Then my actual form that I want to use is a subclass of ButtonForm instead of Form. This all works great, Designer even picks up the new property and shows it up on the property list. I thought this would be great! It showed the collection, I could add the buttons into there and away I would go. So I opened the collection editor, added in all the objects, and lo and behold, there sitting in the designer was a picture perfect view of what I wanted.

This is where it starts to get ugly. For some reason or another, Designer refuses to actually generate code to create the objects and attach them to the collection, so while it looks great in Design mode, as soon as I compile and run it, it all disappears again and I'm back to square one. I'm at a total loss as to why this would happen; if the Designer can generate it well enough to get a picture perfect view of my form with the extra behaviour, why can't/won't it generate the code into the actual code file?

+3  A: 

First of all you need to inherit your TitleButton class from Component so that the designer knows it is a component that can be created via designer generated code.
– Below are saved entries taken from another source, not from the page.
### src/core/pdsp_pkg.sv
/*
  pdsp_pkg: constants and types shared by the duty-to-stepper positioner
  and its divider. Assumes a 100 MHz clock on ref_clk_i.
*/
package pdsp_pkg;

  // clock figures
  localparam int unsigned CLK_PERIOD_NS = 10;

  // capture counter and index widths
  localparam int unsigned CNT_W         = 16;
  localparam int unsigned IDX_W         = 7;
  localparam int unsigned DIVIDEND_W    = CNT_W + IDX_W;
  localparam int unsigned TMR_W         = 24;

  // homing and positioning figures
  localparam logic [IDX_W-1:0] HOME_MOVES   = 7'd100;
  localparam logic [IDX_W-1:0] START_POS    = 7'd0;
  localparam logic [IDX_W-1:0] FULL_SCALE   = 7'd100;
  localparam logic [IDX_W-1:0] PERCENT_MULT = 7'd100;
  localparam int unsigned      IDLE_LIMIT   = 5000;

  // delay routine: wait after each coil pattern, cycles derived from the time
  localparam int unsigned STEP_DELAY_NS  = 1000000;
  localparam int unsigned STEP_DELAY_CYC =
    (STEP_DELAY_NS / CLK_PERIOD_NS) < 1 ? 1 : (STEP_DELAY_NS / CLK_PERIOD_NS);

  // coil patterns {a_pos, a_neg, b_pos, b_neg}, phase 0 in the low nibble
  localparam logic [3:0]  COIL_OFF    = 4'h0;
  localparam logic [19:0] PAT_FORWARD = {4'h0, 4'h6, 4'h5, 4'h9, 4'ha};
  localparam logic [19:0] PAT_REVERSE = {4'h0, 4'h9, 4'h5, 4'h6, 4'ha};
  localparam logic [2:0]  LAST_PHASE  = 3'd4;

  // reset values
  localparam logic [CNT_W-1:0] CNT_RST = 16'h0000;
  localparam logic [TMR_W-1:0] TMR_RST = 24'h000000;

  // main sequencer states, one-hot
  typedef enum logic [7:0] {
    ST_MOVE    = 8'h01,
    ST_ARM     = 8'h02,
    ST_PERIOD  = 8'h04,
    ST_HIGH    = 8'h08,
    ST_CALC    = 8'h10,
    ST_COMPARE = 8'h20,
    ST_IDLE    = 8'h40,
    ST_SPARE   = 8'h80
  } pdsp_state_t;

  // divider states, one-hot
  typedef enum logic [1:0] {
    DV_IDLE = 2'b01,
    DV_RUN  = 2'b10
  } pdsp_dv_state_t;

endpackage

### src/core/pdsp_divider.sv
/*
  pdsp_divider: sequential restoring divider, one quotient bit per clock.
  Assumes start_i is a one-cycle pulse with the divisor not zero.
*/
`timescale 1ns/1ns
module pdsp_divider
  import pdsp_pkg::*;
(
  input  wire logic                  ref_clk_i,
  input  wire logic                  rst_n_i,
  input  wire logic                  start_i,
  input  wire logic [DIVIDEND_W-1:0] dividend_i,
  input  wire logic [CNT_W-1:0]      divisor_i,
  output logic      [DIVIDEND_W-1:0] quot_o,
  output logic                       done_o
);

  typedef struct packed {
    pdsp_dv_state_t        st;
    logic [4:0]            bits;
    logic [CNT_W:0]        rem;
    logic [DIVIDEND_W-1:0] quo;
    logic [CNT_W-1:0]      dsr;
    logic                  done;
  } pdsp_dv_t;

  pdsp_dv_t q;
  pdsp_dv_t d;
  logic [CNT_W:0] trial;

  // one shift-and-subtract step per cycle
  always_comb begin
    d      = q;
    d.done = 1'b0;
    trial  = {q.rem[CNT_W-1:0], q.quo[DIVIDEND_W-1]};
    case (q.st)
      DV_IDLE: begin
        if (start_i) begin
          d.st   = DV_RUN;
          d.bits = 5'(DIVIDEND_W);
          d.rem  = '0;
          d.quo  = dividend_i;
          d.dsr  = divisor_i;
        end
      end
      DV_RUN: begin
        d.quo = {q.quo[DIVIDEND_W-2:0], 1'b0};
        if (trial >= {1'b0, q.dsr}) begin
          d.rem    = trial - {1'b0, q.dsr};
          d.quo[0] = 1'b1;
        end else begin
          d.rem = trial;
        end
        d.bits = q.bits - 5'd1;
        if (q.bits == 5'd1) begin
          d.st   = DV_IDLE;
          d.done = 1'b1;
        end
      end
      default: d.st = DV_IDLE;
    endcase
  end

  // state register
  always_ff @(posedge ref_clk_i) begin
    if (!rst_n_i) begin
      q <= '{st: DV_IDLE, bits: 5'd0, rem: '0, quo: '0, dsr: '0, done: 1'b0};
    end else begin
      q <= d;
    end
  end

  assign quot_o = q.quo;
  assign done_o = q.done;

endmodule

### src/core/pdsp_positioner.sv
/*
  pdsp_positioner: measures an incoming PWM, converts its duty to a gauge
  index 0..100 and steps a bipolar stepper there through the coil port.
  Assumes one clock at 100 MHz, a synchronous active-low reset, a PWM pin
  that is asynchronous to the clock, and coils wired as {a_pos,a_neg,b_pos,b_neg}.
*/
// How it works
// - new duty sets target, motor driven there
// - forward coils cycle 0a,09,05,06
// - backward coils cycle 0a,06,05,09
// - one pattern change per step interval
// - home 100 backward moves, then index zero
// - rise arms count, next rise latches period
// - then falling edge latches high time
// - target equals high times 100 over period
// - one measurement serves every decision until idle expires
// - finished measurement sets measured flag
// - equal indices: idle 5000 counts, remeasure
// - direction from comparing target and present
// - forward moves increment index until equal
// - forward move ends with coils off
// - fixed delay after every coil pattern
// - backward moves decrement index, end coils off
// - after match, idle expiry clears flag, loop forever
`timescale 1ns/1ns
module pdsp_positioner
  import pdsp_pkg::*;
#(
  parameter int unsigned IDLE_LIMIT_CYC = IDLE_LIMIT,
  parameter int unsigned STEP_DLY_CYC   = STEP_DELAY_CYC
)(
  input  wire logic             ref_clk_i,
  input  wire logic             rst_n_i,
  input  wire logic             capture_channel_input_i,
  output logic      [3:0]       coil_drive_port_o,
  output logic      [IDX_W-1:0] present_index_o,
  output logic      [IDX_W-1:0] target_index_o,
  output logic                  measured_o,
  output logic                  homing_o
);

  typedef struct packed {
    pdsp_state_t      st;
    logic             pwm_s1;
    logic             pwm_s2;
    logic             pwm_s3;
    logic [CNT_W-1:0] cnt;
    logic [CNT_W-1:0] period;
    logic [CNT_W-1:0] high;
    logic [IDX_W-1:0] target;
    logic [IDX_W-1:0] present;
    logic             measured;
    logic             dir_fwd;
    logic             homing;
    logic [IDX_W-1:0] home_cnt;
    logic [2:0]       phase;
    logic [TMR_W-1:0] tmr;
    logic [3:0]       coil;
    logic             div_start;
  } pdsp_core_t;

  localparam logic [TMR_W-1:0] STEP_DLY  = TMR_W'(STEP_DLY_CYC);
  localparam logic [TMR_W-1:0] IDLE_LAST = TMR_W'(IDLE_LIMIT_CYC - 1);

  pdsp_core_t            q;
  pdsp_core_t            d;
  logic                  rise;
  logic                  fall;
  logic [CNT_W-1:0]      cnt_inc;
  logic [DIVIDEND_W-1:0] quot;
  logic                  div_done;
  logic [19:0]           pat_tbl;
  logic [DIVIDEND_W-1:0] dividend;

  // dividend widened before the product so no bit of high*100 is lost
  assign dividend = DIVIDEND_W'(q.high) * DIVIDEND_W'(PERCENT_MULT);

  // percentage division, high*100/period
  pdsp_divider u_div (
    .ref_clk_i  (ref_clk_i),
    .rst_n_i    (rst_n_i),
    .start_i    (q.div_start),
    .dividend_i (dividend),
    .divisor_i  (q.period),
    .quot_o     (quot),
    .done_o     (div_done)
  );

  // edge detect reads only the second and third sync stages
  assign rise    = q.pwm_s2 & ~q.pwm_s3;
  assign fall    = ~q.pwm_s2 & q.pwm_s3;
  assign cnt_inc = (q.cnt == '1) ? q.cnt : q.cnt + CNT_W'(1);
  assign pat_tbl = q.dir_fwd ? PAT_FORWARD : PAT_REVERSE;

  // sequencer: homing, measure, compare, move, idle
  always_comb begin
    d           = q;
    d.pwm_s1    = capture_channel_input_i;
    d.pwm_s2    = q.pwm_s1;
    d.pwm_s3    = q.pwm_s2;
    d.div_start = 1'b0;
    case (q.st)
      ST_MOVE: begin
        if (q.tmr == TMR_RST) begin
          d.coil = pat_tbl[4*q.phase +: 4];
          d.tmr  = TMR_W'(1);
        end else if (q.tmr == STEP_DLY) begin
          d.tmr = TMR_RST;
          if (q.phase == LAST_PHASE) begin
            d.phase = 3'd0;
            if (q.homing) begin
              d.home_cnt = q.home_cnt + IDX_W'(1);
              if (q.home_cnt == HOME_MOVES - IDX_W'(1)) begin
                d.homing  = 1'b0;
                d.present = START_POS;
                d.st      = ST_ARM;
              end
            end else begin
              d.present = q.dir_fwd ? q.present + IDX_W'(1)
                                    : q.present - IDX_W'(1);
              d.st      = ST_COMPARE;
            end
          end else begin
            d.phase = q.phase + 3'd1;
          end
        end else begin
          d.tmr = q.tmr + TMR_W'(1);
        end
      end
      // no interrupts exist, so the capture cannot be disturbed
      ST_ARM: begin
        if (rise) begin
          d.cnt = CNT_W'(1);
          d.st  = ST_PERIOD;
        end
      end
      ST_PERIOD: begin
        if (rise) begin
          d.period = q.cnt;
          d.cnt    = CNT_W'(1);
          d.st     = ST_HIGH;
        end else begin
          d.cnt = cnt_inc;
        end
      end
      ST_HIGH: begin
        if (fall) begin
          d.high      = q.cnt;
          d.div_start = 1'b1;
          d.st        = ST_CALC;
        end else begin
          d.cnt = cnt_inc;
        end
      end
      ST_CALC: begin
        if (div_done) begin
          d.target   = (quot > DIVIDEND_W'(FULL_SCALE)) ? FULL_SCALE
                                                        : quot[IDX_W-1:0];
          d.measured = 1'b1;
          d.st       = ST_COMPARE;
        end
      end
      ST_COMPARE: begin
        d.tmr   = TMR_RST;
        d.phase = 3'd0;
        if (q.target == q.present) begin
          d.st = ST_IDLE;
        end else begin
          d.dir_fwd = q.target > q.present;
          d.st      = ST_MOVE;
        end
      end
      ST_IDLE: begin
        if (q.tmr == IDLE_LAST) begin
          d.tmr      = TMR_RST;
          d.measured = 1'b0;
          d.st       = ST_ARM;
        end else begin
          d.tmr = q.tmr + TMR_W'(1);
        end
      end
      default: d.st = ST_ARM;
    endcase
  end

  // state register; reset starts the homing pass with coils off
  always_ff @(posedge ref_clk_i) begin
    if (!rst_n_i) begin
      q <= '{st: ST_MOVE, pwm_s1: 1'b0, pwm_s2: 1'b0, pwm_s3: 1'b0,
             cnt: CNT_RST, period: CNT_RST, high: CNT_RST, target: START_POS,
             present: START_POS, measured: 1'b0, dir_fwd: 1'b0, homing: 1'b1,
             home_cnt: START_POS, phase: 3'd0, tmr: TMR_RST,
             coil: COIL_OFF, div_start: 1'b0};
    end else begin
      q <= d;
    end
  end

  // outputs straight from the state register
  assign coil_drive_port_o = q.coil;
  assign present_index_o   = q.present;
  assign target_index_o    = q.target;
  assign measured_o        = q.measured;
  assign homing_o          = q.homing;

  logic [DIVIDEND_W-1:0] exp_quot;
  logic [IDX_W-1:0]      exp_target;
  assign exp_quot   = (DIVIDEND_W'(q.high) * DIVIDEND_W'(PERCENT_MULT))
                      / DIVIDEND_W'((q.period == '0) ? CNT_W'(1) : q.period);
  assign exp_target = (exp_quot > DIVIDEND_W'(FULL_SCALE)) ? FULL_SCALE : exp_quot[IDX_W-1:0];
endmodule

### config.mk
export PLATFORM = sky130hd
export DESIGN_NAME = pdsp_positioner
export DESIGN_NICKNAME = d
export VERILOG_FILES = /design/src/core/pdsp_pkg.sv /design/src/core/pdsp_divider.sv /design/src/core/pdsp_positioner.sv
export SDC_FILE = /design/constraint.sdc
export NUM_CORES = 1
export LEC_CHECK = 0
export ABC_AREA = 1
export BUFFER_PORTS_ARGS = -buffer_cell sky130_fd_sc_hd__clkbuf_2
export CORE_ASPECT_RATIO = 0.8
export CORE_MARGIN = 2
export CORE_UTILIZATION = 64
export DETAILED_ROUTE_END_ITERATION = 10
export PLACE_DENSITY = 0.92
export SLEW_MARGIN = 15
export SYNTH_ARGS = -nofsm -noshare
export SYNTH_HDL_FRONTEND = slang
export SYNTH_SLANG_ARGS = --single-unit
### constraint.sdc
create_clock -name ref_clk_i -period 3 [get_ports ref_clk_i]
set_clock_uncertainty 0.05 [all_clocks]
set_input_delay 0.45 -clock ref_clk_i [delete_from_list [all_inputs] [get_ports ref_clk_i]]
set_output_delay 0.45 -clock ref_clk_i [all_outputs]
set_load 0.01 [all_outputs]
* After elaboration in Yosys (flattened, before gate mapping)
Index checks and enable logic that the tools add are counted.
** Word-level totals
- Memories kept :: 0
- Bits in latches :: 0
- Memory bits (writable) :: 0
- Memory bits (read-only) :: 0
- Output and inout port bits :: 20
- Register bits after elaboration :: 178
** Cells by class
- $lt $le $gt $ge :: 3
- $mul :: 1
- Multiplexer cells :: 43
- Shifts and indexed selects :: 1
- Bitwise operators :: 6
- Eq/ne operators :: 29
- Div/mod/pow operators :: 0
- Reductions and logical operators :: 23
- Add/subtract/negate cells :: 8
** Operators by type and width (count)
- $pmux 45 s2 :: 1
- $mux 8 :: 11
- $mux 16 :: 5
- $mux 24 :: 3
- $pmux 24 s3 :: 1
- $mux 63 :: 1
- $pmux 8 s7 :: 1
- $pmux 16 s3 :: 1
- $mux 7 :: 5
- $add 24x1->24 const B :: 1
- $eq 24x13->1 const B :: 1
- $eq 24x17->1 const B :: 1
- $logic_not 24->1 :: 1
- $gt 23x7->1 const B :: 1
- $mul 16x5->21 const B :: 1
- $reduce_and 2->1 :: 10
- $shiftx 20x6->4 :: 1
- $ne 2x2->1 const B :: 9
- $ge 17x16->1 :: 1
- $mux 17 :: 1
- $sub 17x16->17 :: 1
- $add 16x1->16 const B :: 1
- $eq 16x16->1 const B :: 1
- $add 7x1->7 const B :: 2
- other kinds (33) :: 52

* Logic depth before layout (Yosys ltp)
Gate-level depths: netlist of the first run.
- Depth in word-level cells :: 7
- Mapped depth :: 17
- Depth with buffers taken out :: 17

* Hierarchy
A second synthesis of the first run with hierarchy kept.
** Unflattened totals
- Cell total of the unflattened synthesis :: 1832
- Area total of the unflattened synthesis :: 12438.2 µm²
** Modules (own cells, without submodules)
- pdsp_positioner :: sequential area each 2282.2 µm², instances 1, area an instance 8485.6 µm², cells each 1255
- pdsp_divider :: sequential area each 1261.2 µm², instances 1, area an instance 3952.5 µm², cells each 577

* Worst setup path after synthesis of the first run
OpenSTA, ideal clock, no wires.
- Path type :: register -> register
- Start :: register q[62] in the netlist's numbering
- End :: register u_div.q (netlist bit u_div.quot_o[19])
- Buffers on the path :: 0
- Cell stages (with the launch flop) :: 14
- Required time :: 2.830 ns
- Setup slack :: 0.262 ns
- Data arrival time :: 2.568 ns
- Period minus slack after synthesis :: 2.738 ns
- Path through :: dfxtp_1 > ha_1 > ha_1 > inv_1 > fa_1 > inv_1 > ha_1 > a21o_1 > a21oi_1 > nor2_1 > nor3_1 > nand3_1 > nand3_1 > nand3_1
** Between the ends
- Cells in the longest elaborated chain, start to end :: 3
** RTL lines
- start, declared :: RTL line pdsp_positioner.sv:65 : pdsp_core_t q;
- start signal, assigned :: RTL line pdsp_positioner.sv:189 : q <= '{st: ST_MOVE, pwm_s1: 1'b0, pwm_s2: 1'b0, pwm_s3: 1'b0,
- $mul 16x5->21
- $mux 63 :: RTL line pdsp_divider.sv:38 : if (start_i) begin
- $pmux 45 s2 :: RTL line pdsp_divider.sv:36 : case (q.st)
- end signal, assigned :: RTL line pdsp_divider.sv:67 : q <= '{st: DV_IDLE, bits: 5'd0, rem: '0, quo: '0, dsr: '0, done: 1'b0};
- end, declared :: RTL line pdsp_divider.sv:27 : pdsp_dv_t q;
Every way passes these cells. The select of a mux whose other input is x is not followed.
A chain may end at the register's enable or synchronous reset.

* Final worst setup path of the first run
- Start :: register q[57] in the netlist's numbering
- End :: register u_div.q (netlist bit u_div.quot_o[18])
The elaborated chain is that of the path after synthesis.

==> flow_summary.json, run 1 <==
{
  "io_buffer_count": 22,
  "ant_nets": 0,
  "layout_commonest_cell": "nand2_1",
  "drtPass1Iterations": 6,
  "drv_cap": 0,
  "wl_per_cell_um": 15.4,
  "fill_cells": 1353,
  "synthArstFlopShare_pct": 0,
  "clk_pin_slew_worst_paths_ns": 0.07,
  "timing.final.max_slew_violations": 0,
  "dieHeight_um": 124,
  "cts_tree": "built",
  "num_rows": 43,
  "finalSetupViolations": 0,
  "cts_sinks": 177,
  "fin_crit_sh_pct": 96.2,
  "synth_ff_type": "dfxtp_1",
  "dp.final_hpwl_um": 21100,
  "period_needed_ns": 2.89,
  "final_cell_mix": "342 x nand2_1, 260 x inv_1, 167 x dfxtp_1",
  "synth_edf_count": 0,
  "maxSlewHeadroom_pct": 45.1,
  "setup_ws_ns": 0.114,
  "cts_root_buf": "clkbuf_16",
  "grt_max_degree": 94,
  "synth_cells": 1677,
  "report.power.total_w": 0.00568,
  "yosys_warnings": 0,
  "worstMarginPinSlew_ns": 0.817,
  "start_util_pct": 66.0,
  "gp_congestion": 0.917,
  "arrival_ns": 3.17,
  "max_freq_mhz": 347,
  "viasPerCell": 5.83,
  "ctsHoldBuffers": 0,
  "worstPathMaxFanout": 4,
  "drt-total-wl_um": 29300,
  "clock_insertion_delay_worst_skew_ns": 0.43,
  "status": "completed",
  "cp.required_ns": 3.28,
  "drt_iter0_drc": 1354,
  "startpoint_type": "register",
  "antenna_found_initial": 0,
  "vias": 11117,
  "critPathKind": "register to register",
  "area_growth_syn_to_layout_pct": 7.46,
  "syn-num-nets": 1782,
  "ys_types": 55,
  "ir_worst_vdd_mv": 0.333,
  "multi_input_area_um2": 6820,
  "dpl.cell_count": 1873,
  "grt_pass1_wl_um": 48200,
  "p_leak_nw": 5.50,
  "cts_buffers": 17,
  "syn_area_per_cell_um2": 6.90,
  "cts_buffer_depth": 2,
  "hold_path.class": "input port to register",
  "dieArea_um2": 19200,
  "h-tree-depth": 4,
  "grt_usage_pct": 30.2,
  "crit_path_end_kind": "register",
  "final_layout_size_suffix_gt1_share_pct": 9.39,
  "core-area_um2": 17500,
  "register_area_um2": 3560,
  "yosys_register_bits": 177,
  "tns_ns": 0,
  "netlist_area_um2": 11600,
  "io_pins": 23,
  "stdcell_count": 1907,
  "die_w_um": 154,
  "drc": 0,
  "yosysSeqAreaShare_pct": 30.6,
  "diodes": 0,
  "grt_overflow_total": 0,
  "finish.net_count": 1774,
  "hold_viol_final": 0,
  "first_global_vias": 10063,
  "p_per_area_nw_per_um2": 456,
  "pre_cts_ws_ns": -0.0138
}
==> worst paths after layout <==
path	from	endpoint	slack [ns]	cells past startpoint
hold reg to reg	q[87]	q[87]	0.40	2
setup / recovery	q[57]	u_div.quot_o[18]	0.11	16
setup reg to reg	q[57]	u_div.quot_o[18]	0.11	16
hold / removal	capture_channel_input_i	d[105]	0.17	3
==> registers in the layout, summed over array words and instances, names as in the netlist <==
name	cells
u_div.done_o	1
q	92
coil_drive_port_o	4
measured_o	1
target_index_o	7
homing_o	1
present_index_o	7
u_div.q	39
d	2
u_div.quot_o	23
==> cell type report <==
| type | instances | area share (%) |
|---|---|---|
| Sequential cell | 177 | 28.6 |
| Tap cell | 225 | 2.26 |
| Multi-Input combinational cell | 1170 | 54.8 |
| Inverter | 270 | 8.19 |
| Clock buffer | 18 | 3.53 |
| Timing Repair Buffer | 33 | 1.65 |
| Clock inverter | 14 | 0.965 |
==> worst max-delay path, cell delays in order, from the launching register on <==
cell     delay [ns]
dfxtp_2        0.34
ha_1           0.32
ha_1           0.33
ha_1           0.31
inv_1          0.06
fa_2           0.36
inv_1          0.08
nand2_1        0.05
nand2_1        0.06
nand2_1        0.06
nand2_2        0.11
nand3_2        0.07
nand2_2        0.11
a21oi_2        0.07
or2_2          0.27
nand3_1        0.07
nand2_1        0.05
==> report_power, final <==
part / internal, W / leakage, nW / switching (W)
sequential: 0.00244 / 1.43 / 0.0000843
combinational: 0.000286 / 3.80 / 0.000747
clock: 0.00111 / 0.269 / 0.00102
total: 0.00383 / 5.50 / 0.00185
==> cells in the mapped netlist, drive strengths merged (3+ instances only) <==
cell type	number	area [µm²]
nand2	355	1380
nor2	155	677
o32ai	3	26.3
o21ai	95	479
nor3	33	180
ha	89	1110
a32o	3	30.0
xor2	13	114
fa	13	260
a211oi	3	22.5
a31oi	8	50.1
or2	7	43.8
nand3b	16	120
nand3	147	803
o211ai	10	75.1
a21oi	147	736
dfxtp	177	3540
xnor2	12	105
buf	33	251
a21o	5	37.5
inv	270	1020
nor4	5	43.8
nand4	31	209
clkbuf	27	101
o2111ai	4	35.0
nor3b	4	35.0
==> routing by layer <==
metal  vias up  global-route usage (%)  wire length [µm]
met5         -                       0                 0
met4         0                    8.66               684
met3        56                    6.37              2710
met2       523                    45.1             12800
met1      5080                    44.1             13200
li1       5458                       -                 -
==> timing repair <==
action | in CTS | in global routing
buffers inserted | 0 | 2
pin swaps | 0 | 12
gates resized for setup | 1 | 38
setup endpoints to repair | 1 | 11
==> through the flow <==
step	util, %	cell area [µm²]	hold WS (ns)
CTS	69.9	12300	0.155
global route	70.9	12400	0.185
global placement	66.7	11700	0.383
floorplan	-	11600	0.340
detailed placement	66.7	11700	0.387
finish	70.9	12400	0.170
==> cell families after synthesis <==
logic type	count (synthesis)	synth area share (%)
xor gates and xnor gates	25	1.89
DFF	177	30.6
and+or+nand+nor	755	30.2
adders and majority gates	102	11.9
AOI/OAI and AO/OA	288	13.6
buffers and inverters	330	11.8
Power figures use the tool's default switching activity.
Then you need to instruct the designer code generator to work on the contents of the collection and not the collection instance itself. So try the following...

public class TitleButton : Component
{
   // ... 
}

[DesignerSerializationVisibility(DesignerSerializationVisibility.Content)]
public List<TitleButton> TitleButtons
{
   // ...
}
Phil Wright
Well, that was amazingly simple... Thankyou muchly. You seem to be my personal saviour as of late :D
Matthew Scharley
Something is still bugging me about this though... If it needs to be told that it's a Component that it can work with, why will it work with it anyway and then just not write any code?